--- Given entries Enclosed Below ---

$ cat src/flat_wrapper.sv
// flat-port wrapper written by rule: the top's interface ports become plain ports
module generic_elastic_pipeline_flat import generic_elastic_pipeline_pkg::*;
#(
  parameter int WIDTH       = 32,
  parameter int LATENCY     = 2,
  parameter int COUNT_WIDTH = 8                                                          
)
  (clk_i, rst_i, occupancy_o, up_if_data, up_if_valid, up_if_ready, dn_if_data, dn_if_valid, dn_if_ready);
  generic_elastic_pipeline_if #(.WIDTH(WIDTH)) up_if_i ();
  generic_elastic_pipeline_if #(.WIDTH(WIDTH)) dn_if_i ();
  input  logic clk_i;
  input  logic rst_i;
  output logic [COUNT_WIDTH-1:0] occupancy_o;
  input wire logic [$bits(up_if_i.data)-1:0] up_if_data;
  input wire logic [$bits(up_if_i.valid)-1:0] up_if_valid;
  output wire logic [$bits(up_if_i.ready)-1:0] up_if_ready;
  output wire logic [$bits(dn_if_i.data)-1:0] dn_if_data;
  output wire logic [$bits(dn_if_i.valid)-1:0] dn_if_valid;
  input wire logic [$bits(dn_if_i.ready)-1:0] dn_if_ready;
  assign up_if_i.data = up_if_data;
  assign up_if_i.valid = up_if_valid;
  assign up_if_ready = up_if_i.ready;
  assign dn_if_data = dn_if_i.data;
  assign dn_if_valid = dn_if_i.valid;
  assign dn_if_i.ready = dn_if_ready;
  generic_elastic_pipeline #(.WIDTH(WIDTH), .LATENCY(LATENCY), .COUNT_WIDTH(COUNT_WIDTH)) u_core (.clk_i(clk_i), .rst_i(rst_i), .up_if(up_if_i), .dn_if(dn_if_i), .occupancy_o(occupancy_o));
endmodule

--- End of Enclosed Given entries ---
--- Given entries Enclosed Below ---

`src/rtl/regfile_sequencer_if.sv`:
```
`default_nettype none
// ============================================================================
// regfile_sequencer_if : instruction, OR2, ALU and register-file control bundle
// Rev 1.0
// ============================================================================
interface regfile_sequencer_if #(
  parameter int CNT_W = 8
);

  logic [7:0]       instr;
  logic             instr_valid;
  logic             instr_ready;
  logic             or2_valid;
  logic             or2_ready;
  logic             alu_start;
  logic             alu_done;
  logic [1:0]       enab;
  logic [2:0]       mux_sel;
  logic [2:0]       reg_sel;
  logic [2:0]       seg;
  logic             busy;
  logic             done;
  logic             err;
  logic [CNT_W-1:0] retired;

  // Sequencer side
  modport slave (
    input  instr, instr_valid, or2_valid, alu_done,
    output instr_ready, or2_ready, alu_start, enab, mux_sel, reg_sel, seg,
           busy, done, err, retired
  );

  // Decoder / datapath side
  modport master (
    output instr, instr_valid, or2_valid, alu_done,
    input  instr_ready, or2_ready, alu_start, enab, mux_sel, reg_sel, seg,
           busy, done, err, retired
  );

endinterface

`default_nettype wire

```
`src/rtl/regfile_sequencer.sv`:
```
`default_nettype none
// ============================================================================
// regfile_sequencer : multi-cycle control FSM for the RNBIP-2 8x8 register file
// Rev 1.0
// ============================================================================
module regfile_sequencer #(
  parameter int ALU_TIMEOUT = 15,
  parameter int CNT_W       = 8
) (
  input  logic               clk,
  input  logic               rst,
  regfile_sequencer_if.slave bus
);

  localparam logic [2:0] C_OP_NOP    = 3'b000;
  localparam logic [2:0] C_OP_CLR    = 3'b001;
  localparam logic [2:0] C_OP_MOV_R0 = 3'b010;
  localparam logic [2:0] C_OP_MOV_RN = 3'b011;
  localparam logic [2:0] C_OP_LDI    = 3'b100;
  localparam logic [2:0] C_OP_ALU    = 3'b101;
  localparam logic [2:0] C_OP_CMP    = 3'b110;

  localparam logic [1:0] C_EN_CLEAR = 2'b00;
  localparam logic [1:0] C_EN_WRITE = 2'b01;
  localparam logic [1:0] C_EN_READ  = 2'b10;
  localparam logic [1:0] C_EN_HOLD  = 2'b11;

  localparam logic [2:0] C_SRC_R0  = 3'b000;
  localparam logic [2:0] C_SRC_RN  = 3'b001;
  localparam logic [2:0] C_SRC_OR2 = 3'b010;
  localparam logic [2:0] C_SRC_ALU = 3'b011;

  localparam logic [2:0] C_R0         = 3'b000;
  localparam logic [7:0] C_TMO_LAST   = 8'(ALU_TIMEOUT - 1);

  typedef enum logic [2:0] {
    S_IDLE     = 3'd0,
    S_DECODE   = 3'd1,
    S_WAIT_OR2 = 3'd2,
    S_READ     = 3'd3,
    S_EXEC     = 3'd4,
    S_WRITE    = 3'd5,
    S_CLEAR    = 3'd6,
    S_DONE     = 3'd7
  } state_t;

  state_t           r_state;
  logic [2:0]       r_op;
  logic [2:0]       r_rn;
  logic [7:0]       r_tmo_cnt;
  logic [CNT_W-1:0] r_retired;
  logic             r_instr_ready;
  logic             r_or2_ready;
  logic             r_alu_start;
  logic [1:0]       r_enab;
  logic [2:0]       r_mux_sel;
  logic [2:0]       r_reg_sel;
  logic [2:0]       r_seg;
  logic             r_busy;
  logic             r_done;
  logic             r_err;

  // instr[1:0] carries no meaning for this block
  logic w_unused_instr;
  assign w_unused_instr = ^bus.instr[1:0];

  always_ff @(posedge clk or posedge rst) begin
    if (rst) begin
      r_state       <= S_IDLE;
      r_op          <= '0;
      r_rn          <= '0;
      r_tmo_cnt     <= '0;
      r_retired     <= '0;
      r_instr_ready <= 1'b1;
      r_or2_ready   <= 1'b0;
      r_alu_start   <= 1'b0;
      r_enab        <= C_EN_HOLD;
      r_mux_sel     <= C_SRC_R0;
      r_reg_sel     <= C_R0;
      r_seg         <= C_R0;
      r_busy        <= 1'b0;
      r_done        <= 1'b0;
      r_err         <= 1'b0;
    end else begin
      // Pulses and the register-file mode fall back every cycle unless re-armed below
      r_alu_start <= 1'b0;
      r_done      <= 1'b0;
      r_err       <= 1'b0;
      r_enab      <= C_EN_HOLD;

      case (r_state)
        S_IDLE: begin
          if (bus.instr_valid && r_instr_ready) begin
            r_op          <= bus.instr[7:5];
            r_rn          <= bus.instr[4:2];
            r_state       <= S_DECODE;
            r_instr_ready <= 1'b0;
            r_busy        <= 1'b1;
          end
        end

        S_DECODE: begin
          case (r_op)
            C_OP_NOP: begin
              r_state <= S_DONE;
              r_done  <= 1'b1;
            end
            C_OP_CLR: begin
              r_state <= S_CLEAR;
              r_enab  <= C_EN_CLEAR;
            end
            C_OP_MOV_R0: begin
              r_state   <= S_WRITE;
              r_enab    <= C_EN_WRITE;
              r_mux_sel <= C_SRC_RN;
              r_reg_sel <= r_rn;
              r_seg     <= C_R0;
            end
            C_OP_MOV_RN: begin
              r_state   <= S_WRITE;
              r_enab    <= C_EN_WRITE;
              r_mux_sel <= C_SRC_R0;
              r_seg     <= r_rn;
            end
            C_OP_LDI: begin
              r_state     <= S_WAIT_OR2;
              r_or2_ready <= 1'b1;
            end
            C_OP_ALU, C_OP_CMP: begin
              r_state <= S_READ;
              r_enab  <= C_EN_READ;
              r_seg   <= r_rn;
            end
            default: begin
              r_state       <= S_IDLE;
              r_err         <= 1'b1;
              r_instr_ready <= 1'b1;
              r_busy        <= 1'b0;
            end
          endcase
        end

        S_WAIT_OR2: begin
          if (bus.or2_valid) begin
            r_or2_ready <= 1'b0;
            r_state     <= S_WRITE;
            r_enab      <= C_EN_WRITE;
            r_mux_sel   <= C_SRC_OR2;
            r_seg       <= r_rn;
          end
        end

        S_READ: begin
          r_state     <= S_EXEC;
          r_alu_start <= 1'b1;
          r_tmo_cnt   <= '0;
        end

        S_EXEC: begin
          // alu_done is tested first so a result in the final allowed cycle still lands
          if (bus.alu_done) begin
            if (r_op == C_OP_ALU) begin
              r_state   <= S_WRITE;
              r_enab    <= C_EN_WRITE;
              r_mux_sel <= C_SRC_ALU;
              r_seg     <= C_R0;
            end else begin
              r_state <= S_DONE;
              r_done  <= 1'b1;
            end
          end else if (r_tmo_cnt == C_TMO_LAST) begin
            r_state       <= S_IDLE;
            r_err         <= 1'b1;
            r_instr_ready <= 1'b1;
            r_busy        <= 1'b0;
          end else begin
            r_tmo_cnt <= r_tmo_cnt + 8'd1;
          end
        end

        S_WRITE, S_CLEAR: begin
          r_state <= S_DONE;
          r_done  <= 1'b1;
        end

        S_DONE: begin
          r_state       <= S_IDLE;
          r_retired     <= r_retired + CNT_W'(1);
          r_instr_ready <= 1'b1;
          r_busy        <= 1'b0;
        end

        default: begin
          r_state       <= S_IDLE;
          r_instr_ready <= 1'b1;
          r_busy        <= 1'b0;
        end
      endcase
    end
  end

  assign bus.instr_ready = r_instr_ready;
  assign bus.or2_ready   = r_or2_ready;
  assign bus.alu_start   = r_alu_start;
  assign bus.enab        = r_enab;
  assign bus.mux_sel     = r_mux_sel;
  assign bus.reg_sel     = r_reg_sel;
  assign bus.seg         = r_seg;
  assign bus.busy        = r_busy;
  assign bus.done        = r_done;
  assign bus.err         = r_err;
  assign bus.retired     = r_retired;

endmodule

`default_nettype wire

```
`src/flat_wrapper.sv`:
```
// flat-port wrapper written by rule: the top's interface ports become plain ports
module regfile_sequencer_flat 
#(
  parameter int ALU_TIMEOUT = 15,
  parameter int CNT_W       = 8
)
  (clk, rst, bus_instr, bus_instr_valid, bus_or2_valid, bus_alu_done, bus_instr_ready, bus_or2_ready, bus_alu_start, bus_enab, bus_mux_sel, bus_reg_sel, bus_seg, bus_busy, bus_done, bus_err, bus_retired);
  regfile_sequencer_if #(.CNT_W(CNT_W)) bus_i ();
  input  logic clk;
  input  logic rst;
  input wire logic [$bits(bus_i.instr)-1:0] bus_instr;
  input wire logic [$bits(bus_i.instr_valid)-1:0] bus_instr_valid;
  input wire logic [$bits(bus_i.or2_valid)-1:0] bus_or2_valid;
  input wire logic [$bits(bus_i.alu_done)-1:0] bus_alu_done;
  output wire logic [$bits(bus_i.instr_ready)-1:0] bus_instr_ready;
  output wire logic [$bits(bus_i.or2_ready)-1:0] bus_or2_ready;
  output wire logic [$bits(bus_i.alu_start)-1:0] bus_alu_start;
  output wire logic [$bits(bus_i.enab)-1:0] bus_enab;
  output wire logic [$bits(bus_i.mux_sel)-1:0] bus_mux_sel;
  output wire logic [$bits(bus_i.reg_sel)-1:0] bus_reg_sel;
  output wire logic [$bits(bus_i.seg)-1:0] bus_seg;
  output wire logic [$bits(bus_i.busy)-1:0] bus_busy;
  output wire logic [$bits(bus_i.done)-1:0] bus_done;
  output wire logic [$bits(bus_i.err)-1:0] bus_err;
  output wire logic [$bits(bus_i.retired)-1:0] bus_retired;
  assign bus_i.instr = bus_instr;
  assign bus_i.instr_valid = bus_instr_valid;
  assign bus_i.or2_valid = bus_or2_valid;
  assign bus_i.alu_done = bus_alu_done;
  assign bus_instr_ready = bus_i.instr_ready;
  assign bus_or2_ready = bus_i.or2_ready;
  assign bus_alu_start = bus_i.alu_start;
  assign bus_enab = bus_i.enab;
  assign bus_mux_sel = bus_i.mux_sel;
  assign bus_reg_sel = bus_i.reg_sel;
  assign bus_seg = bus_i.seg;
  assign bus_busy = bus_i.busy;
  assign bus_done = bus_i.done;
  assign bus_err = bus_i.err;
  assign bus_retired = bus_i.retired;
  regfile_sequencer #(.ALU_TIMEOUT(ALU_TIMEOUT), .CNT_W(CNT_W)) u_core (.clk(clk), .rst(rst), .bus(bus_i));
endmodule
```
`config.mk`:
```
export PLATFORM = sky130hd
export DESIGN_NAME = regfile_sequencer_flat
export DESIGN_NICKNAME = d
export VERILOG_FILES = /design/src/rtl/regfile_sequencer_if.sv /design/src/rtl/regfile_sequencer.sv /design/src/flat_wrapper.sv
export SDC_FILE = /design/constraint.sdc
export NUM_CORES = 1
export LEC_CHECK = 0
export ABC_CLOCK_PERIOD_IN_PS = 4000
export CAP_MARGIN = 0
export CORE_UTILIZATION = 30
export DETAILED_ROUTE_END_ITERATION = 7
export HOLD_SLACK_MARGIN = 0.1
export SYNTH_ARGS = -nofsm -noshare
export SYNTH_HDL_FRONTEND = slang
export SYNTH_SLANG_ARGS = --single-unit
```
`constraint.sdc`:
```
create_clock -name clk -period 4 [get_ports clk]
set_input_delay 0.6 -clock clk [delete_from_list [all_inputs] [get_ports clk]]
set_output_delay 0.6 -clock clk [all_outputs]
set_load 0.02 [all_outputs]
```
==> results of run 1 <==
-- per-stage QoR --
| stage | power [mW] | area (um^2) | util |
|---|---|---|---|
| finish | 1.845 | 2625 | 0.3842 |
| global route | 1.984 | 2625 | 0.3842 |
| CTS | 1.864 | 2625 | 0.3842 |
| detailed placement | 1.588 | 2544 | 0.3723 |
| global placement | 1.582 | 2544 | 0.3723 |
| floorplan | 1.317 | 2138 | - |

--- End of Enclosed Given entries ---

[What you need to do] Only a number should be given: the count of lines above that contain the word "side".

[Written response] 2